# Brief
If a line in the material below has the word "improving", copy it.

# Data extracts
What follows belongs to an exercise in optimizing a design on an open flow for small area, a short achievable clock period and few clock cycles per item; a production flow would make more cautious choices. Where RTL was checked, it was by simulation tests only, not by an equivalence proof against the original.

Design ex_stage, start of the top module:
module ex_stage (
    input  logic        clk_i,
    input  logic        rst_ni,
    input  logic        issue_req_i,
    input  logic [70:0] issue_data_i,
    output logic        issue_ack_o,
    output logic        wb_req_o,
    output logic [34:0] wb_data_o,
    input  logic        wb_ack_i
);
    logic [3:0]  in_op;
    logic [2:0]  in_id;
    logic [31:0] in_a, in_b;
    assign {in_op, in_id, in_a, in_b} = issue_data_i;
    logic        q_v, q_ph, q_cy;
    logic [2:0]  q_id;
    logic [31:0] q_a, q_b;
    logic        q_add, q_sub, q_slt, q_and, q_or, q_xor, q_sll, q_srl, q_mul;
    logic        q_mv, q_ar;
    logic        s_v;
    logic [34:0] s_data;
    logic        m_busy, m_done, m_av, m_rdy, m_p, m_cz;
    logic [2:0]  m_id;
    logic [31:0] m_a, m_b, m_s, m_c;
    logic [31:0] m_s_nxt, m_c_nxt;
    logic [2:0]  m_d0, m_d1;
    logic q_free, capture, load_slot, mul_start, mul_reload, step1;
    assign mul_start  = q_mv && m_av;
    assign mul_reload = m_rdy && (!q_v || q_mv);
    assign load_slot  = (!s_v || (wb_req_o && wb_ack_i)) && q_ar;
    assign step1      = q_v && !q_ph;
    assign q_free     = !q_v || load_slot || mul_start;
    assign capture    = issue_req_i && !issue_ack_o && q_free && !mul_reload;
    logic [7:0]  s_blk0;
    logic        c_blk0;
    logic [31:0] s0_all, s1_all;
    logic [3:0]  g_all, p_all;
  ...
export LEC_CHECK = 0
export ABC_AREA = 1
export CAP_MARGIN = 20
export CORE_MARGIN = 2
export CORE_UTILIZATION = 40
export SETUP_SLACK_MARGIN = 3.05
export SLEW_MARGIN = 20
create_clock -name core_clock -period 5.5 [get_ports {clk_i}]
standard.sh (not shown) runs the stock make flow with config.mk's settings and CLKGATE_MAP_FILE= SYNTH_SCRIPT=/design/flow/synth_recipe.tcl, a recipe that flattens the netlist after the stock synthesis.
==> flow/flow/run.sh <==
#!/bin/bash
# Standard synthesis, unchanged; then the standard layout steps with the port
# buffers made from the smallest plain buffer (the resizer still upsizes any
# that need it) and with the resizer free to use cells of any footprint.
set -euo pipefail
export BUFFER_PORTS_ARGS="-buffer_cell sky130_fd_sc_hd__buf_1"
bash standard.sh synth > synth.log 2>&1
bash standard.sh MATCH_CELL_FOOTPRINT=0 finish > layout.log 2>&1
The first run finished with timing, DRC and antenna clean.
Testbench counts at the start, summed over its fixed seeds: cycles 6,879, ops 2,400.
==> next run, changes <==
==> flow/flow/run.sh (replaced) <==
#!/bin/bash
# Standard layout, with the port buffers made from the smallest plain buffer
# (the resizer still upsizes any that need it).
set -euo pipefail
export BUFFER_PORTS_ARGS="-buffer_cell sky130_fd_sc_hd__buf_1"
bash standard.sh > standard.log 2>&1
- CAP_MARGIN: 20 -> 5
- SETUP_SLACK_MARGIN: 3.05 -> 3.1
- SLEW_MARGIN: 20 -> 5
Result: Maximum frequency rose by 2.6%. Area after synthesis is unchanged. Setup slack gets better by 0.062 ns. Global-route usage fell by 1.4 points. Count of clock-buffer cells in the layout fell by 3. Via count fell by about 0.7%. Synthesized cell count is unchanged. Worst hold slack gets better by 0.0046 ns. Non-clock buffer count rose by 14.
...
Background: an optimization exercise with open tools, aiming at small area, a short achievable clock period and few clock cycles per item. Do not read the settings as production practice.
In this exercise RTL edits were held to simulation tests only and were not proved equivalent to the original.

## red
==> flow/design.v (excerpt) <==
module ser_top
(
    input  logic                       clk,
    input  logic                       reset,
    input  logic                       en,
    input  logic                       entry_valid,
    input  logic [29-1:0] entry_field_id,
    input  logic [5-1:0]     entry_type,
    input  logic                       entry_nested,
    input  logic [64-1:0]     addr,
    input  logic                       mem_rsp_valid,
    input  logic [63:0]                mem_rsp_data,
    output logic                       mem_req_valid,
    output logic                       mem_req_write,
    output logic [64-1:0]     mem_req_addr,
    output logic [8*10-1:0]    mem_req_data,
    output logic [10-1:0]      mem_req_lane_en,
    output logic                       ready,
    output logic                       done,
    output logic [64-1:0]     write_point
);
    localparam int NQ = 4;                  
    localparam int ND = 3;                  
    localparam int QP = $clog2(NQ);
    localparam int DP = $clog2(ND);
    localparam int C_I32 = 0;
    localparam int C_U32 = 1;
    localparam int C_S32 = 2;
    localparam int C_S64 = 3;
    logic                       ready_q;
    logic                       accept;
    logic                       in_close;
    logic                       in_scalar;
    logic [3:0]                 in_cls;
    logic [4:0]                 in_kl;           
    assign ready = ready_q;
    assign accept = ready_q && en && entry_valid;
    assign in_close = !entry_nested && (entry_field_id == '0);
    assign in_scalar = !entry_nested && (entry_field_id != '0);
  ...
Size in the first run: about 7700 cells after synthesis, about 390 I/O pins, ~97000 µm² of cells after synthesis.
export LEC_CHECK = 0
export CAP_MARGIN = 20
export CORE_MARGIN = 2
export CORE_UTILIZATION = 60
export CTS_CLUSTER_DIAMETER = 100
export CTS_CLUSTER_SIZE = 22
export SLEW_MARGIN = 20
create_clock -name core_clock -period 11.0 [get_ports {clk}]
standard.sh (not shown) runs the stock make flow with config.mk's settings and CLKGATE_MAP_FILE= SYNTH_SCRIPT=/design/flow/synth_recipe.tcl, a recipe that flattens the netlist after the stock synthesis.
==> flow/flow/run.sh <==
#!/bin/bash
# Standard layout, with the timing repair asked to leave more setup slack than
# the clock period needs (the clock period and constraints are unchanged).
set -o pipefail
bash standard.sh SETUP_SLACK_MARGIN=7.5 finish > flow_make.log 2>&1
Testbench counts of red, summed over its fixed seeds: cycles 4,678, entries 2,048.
---
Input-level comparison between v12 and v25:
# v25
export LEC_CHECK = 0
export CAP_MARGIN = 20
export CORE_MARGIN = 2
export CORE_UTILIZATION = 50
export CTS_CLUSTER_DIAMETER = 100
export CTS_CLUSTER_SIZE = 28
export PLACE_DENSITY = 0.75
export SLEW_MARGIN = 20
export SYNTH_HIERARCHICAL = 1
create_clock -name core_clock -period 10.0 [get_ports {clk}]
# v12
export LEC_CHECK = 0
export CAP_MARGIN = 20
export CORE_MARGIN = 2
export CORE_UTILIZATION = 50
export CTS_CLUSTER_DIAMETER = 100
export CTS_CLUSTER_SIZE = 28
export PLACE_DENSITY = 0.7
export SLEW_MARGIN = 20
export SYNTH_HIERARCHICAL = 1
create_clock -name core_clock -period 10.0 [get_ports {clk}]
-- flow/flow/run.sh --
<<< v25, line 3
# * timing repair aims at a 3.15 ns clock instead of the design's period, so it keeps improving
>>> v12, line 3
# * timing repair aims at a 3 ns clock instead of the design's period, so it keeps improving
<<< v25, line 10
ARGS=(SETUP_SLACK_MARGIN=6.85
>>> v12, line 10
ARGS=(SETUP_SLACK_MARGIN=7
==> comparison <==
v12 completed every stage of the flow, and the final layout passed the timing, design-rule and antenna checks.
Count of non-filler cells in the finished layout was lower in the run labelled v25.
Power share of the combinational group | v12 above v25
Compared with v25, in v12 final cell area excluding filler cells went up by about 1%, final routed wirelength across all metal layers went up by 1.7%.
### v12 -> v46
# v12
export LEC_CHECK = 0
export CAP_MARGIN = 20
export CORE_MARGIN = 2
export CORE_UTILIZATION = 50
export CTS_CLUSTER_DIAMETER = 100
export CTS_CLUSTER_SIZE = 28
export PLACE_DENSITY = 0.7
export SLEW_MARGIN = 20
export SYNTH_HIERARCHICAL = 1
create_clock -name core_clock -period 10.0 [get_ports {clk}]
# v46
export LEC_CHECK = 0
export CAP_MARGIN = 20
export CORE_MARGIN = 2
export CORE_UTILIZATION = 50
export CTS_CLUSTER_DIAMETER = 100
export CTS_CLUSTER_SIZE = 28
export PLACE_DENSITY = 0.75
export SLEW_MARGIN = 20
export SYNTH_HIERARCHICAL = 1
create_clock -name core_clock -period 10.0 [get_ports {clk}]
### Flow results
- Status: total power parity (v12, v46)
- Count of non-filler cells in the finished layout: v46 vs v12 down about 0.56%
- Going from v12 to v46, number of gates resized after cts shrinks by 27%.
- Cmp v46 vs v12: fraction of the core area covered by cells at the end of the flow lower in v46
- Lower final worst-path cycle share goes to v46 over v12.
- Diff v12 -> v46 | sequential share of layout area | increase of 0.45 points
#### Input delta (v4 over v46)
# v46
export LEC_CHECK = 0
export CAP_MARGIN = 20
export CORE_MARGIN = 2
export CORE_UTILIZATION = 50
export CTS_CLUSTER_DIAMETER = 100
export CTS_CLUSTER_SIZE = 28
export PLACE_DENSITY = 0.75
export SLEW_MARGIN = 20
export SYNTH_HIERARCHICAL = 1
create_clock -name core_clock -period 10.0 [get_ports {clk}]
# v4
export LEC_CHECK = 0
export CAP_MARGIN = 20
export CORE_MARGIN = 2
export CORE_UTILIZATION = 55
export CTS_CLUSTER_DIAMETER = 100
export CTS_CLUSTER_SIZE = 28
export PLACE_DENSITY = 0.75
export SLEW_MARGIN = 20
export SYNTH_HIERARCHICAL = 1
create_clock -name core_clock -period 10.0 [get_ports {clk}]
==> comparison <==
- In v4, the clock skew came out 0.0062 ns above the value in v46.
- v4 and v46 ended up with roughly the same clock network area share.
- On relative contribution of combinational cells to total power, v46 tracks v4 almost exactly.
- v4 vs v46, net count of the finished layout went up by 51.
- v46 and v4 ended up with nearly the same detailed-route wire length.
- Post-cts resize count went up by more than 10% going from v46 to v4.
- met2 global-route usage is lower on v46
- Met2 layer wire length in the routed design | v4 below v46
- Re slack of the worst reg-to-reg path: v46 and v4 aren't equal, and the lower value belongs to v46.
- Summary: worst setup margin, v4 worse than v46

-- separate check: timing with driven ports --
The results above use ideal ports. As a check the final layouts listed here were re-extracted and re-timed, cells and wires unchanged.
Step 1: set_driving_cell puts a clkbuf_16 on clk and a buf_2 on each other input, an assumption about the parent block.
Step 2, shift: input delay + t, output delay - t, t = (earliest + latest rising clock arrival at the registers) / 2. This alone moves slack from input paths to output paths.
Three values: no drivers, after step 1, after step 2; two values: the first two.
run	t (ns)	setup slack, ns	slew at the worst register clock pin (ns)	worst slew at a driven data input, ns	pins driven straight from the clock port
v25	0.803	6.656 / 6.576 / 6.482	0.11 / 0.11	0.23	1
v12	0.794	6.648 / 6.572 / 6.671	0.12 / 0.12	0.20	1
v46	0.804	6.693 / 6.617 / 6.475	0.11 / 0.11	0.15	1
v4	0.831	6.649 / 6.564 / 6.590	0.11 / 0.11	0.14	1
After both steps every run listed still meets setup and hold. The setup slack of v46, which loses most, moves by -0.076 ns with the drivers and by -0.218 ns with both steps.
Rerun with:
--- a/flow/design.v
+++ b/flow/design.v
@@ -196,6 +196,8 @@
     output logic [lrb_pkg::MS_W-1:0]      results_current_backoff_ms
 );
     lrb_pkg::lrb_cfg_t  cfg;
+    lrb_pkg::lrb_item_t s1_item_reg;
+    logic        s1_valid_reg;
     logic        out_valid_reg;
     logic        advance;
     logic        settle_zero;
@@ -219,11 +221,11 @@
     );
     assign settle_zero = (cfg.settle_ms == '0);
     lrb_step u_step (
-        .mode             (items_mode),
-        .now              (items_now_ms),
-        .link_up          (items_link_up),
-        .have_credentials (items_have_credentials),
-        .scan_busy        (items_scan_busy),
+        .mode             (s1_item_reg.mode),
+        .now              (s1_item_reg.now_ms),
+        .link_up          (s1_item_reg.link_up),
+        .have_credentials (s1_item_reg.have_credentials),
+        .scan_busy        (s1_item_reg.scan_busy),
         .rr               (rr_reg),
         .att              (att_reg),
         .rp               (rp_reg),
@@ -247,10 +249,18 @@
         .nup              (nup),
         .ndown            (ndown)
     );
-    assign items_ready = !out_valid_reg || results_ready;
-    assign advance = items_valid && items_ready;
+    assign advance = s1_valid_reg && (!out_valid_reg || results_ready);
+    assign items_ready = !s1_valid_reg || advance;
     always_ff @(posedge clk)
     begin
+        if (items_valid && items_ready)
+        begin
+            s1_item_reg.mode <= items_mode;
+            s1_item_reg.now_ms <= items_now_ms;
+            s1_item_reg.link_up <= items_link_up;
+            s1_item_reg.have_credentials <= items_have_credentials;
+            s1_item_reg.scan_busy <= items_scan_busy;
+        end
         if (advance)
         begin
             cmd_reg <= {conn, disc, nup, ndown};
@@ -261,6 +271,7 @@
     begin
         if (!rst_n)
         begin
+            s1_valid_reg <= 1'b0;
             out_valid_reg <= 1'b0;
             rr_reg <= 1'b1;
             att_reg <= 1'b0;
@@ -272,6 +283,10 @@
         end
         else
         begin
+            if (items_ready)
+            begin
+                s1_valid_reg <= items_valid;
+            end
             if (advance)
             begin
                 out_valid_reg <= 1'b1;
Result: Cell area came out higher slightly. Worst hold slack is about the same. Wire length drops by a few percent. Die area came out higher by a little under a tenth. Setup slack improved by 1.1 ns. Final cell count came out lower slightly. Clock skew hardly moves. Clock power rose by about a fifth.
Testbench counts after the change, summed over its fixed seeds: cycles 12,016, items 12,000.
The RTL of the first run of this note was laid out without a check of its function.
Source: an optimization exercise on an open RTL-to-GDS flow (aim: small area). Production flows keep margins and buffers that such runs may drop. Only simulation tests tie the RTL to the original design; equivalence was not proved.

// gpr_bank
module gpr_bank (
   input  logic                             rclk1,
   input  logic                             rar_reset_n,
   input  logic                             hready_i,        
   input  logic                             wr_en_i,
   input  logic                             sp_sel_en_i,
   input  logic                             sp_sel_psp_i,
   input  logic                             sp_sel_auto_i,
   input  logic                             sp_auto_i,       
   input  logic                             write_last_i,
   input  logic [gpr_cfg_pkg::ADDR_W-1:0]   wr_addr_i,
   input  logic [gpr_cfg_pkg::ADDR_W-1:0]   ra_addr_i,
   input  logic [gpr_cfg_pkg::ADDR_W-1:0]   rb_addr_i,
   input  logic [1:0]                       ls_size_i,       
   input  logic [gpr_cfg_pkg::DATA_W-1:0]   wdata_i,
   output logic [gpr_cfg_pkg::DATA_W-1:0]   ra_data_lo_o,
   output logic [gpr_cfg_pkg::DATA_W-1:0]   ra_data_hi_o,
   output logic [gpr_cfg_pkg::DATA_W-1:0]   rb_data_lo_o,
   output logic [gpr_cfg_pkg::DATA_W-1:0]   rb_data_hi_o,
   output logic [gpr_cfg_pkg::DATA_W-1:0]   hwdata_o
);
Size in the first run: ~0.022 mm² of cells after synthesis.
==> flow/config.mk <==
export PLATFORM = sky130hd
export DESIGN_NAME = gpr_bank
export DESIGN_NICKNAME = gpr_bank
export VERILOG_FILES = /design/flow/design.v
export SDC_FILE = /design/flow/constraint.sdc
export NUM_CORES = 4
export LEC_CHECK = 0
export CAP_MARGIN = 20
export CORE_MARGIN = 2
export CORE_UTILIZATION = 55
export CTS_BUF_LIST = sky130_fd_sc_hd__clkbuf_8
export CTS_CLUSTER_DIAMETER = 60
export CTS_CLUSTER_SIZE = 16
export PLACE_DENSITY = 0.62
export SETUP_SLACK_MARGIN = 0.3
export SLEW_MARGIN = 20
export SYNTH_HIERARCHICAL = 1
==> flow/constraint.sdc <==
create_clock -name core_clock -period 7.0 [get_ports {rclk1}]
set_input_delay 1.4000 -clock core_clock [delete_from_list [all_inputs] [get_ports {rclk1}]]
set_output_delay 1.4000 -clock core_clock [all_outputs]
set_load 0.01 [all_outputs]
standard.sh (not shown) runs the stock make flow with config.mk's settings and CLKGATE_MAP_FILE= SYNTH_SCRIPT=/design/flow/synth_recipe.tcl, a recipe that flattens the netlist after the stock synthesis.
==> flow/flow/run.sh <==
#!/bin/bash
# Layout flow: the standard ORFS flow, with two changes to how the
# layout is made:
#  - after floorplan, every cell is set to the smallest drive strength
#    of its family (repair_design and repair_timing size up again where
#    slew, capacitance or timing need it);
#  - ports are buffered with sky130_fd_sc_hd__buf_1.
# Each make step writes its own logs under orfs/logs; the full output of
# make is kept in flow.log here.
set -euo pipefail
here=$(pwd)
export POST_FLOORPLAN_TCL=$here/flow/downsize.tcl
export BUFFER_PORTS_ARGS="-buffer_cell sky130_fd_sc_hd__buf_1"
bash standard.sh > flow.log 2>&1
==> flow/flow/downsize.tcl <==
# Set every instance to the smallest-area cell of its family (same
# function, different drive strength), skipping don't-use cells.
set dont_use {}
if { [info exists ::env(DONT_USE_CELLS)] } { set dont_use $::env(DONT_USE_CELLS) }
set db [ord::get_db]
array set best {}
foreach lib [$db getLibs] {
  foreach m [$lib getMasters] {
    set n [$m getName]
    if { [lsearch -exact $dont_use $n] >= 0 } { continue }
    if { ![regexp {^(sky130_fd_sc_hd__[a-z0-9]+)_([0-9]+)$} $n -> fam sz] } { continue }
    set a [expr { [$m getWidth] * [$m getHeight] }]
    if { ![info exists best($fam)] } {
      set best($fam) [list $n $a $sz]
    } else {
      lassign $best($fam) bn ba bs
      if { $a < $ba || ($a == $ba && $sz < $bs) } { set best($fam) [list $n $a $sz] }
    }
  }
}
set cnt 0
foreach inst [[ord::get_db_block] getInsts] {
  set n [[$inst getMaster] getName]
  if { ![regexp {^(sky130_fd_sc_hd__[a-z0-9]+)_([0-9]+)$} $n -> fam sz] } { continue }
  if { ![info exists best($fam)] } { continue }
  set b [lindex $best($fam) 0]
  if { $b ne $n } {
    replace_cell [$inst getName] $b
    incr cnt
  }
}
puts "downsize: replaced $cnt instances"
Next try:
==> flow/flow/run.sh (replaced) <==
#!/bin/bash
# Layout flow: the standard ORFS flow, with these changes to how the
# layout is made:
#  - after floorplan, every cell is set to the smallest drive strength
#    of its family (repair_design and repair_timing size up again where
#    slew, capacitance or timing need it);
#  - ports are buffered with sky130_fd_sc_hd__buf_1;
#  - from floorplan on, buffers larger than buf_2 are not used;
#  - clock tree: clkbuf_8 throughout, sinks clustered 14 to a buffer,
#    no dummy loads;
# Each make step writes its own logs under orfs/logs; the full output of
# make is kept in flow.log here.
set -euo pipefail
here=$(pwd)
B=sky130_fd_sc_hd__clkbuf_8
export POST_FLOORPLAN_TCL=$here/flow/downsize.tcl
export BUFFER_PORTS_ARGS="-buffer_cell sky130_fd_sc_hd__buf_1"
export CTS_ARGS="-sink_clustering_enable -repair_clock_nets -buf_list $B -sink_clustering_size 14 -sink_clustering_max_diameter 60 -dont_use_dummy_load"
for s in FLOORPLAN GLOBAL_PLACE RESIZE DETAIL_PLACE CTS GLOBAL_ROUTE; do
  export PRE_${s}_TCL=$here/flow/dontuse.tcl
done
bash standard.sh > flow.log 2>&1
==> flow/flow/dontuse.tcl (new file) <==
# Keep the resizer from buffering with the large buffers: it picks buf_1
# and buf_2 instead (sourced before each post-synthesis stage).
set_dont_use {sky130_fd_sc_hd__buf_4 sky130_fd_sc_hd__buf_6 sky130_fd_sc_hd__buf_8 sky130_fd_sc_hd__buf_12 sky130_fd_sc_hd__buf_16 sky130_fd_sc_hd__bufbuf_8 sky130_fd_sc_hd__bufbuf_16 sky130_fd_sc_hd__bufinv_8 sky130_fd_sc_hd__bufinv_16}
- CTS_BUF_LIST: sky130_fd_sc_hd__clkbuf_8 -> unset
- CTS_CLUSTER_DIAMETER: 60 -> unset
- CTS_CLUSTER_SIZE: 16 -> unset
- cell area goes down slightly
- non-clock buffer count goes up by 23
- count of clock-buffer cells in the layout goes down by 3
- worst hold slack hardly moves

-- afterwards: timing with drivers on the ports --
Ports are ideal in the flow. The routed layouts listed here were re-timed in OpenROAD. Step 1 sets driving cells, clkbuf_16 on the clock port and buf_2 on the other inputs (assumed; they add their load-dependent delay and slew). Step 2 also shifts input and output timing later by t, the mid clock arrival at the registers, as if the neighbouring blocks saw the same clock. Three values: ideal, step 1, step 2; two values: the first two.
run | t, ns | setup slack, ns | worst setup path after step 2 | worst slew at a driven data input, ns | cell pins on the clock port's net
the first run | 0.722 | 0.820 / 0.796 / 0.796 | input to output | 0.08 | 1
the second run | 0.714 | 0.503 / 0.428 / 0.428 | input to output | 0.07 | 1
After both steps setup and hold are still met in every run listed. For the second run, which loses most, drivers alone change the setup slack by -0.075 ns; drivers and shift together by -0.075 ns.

# Answer box
# * timing repair aims at a 3.15 ns clock instead of the design's period, so it keeps improving
# * timing repair aims at a 3 ns clock instead of the design's period, so it keeps improving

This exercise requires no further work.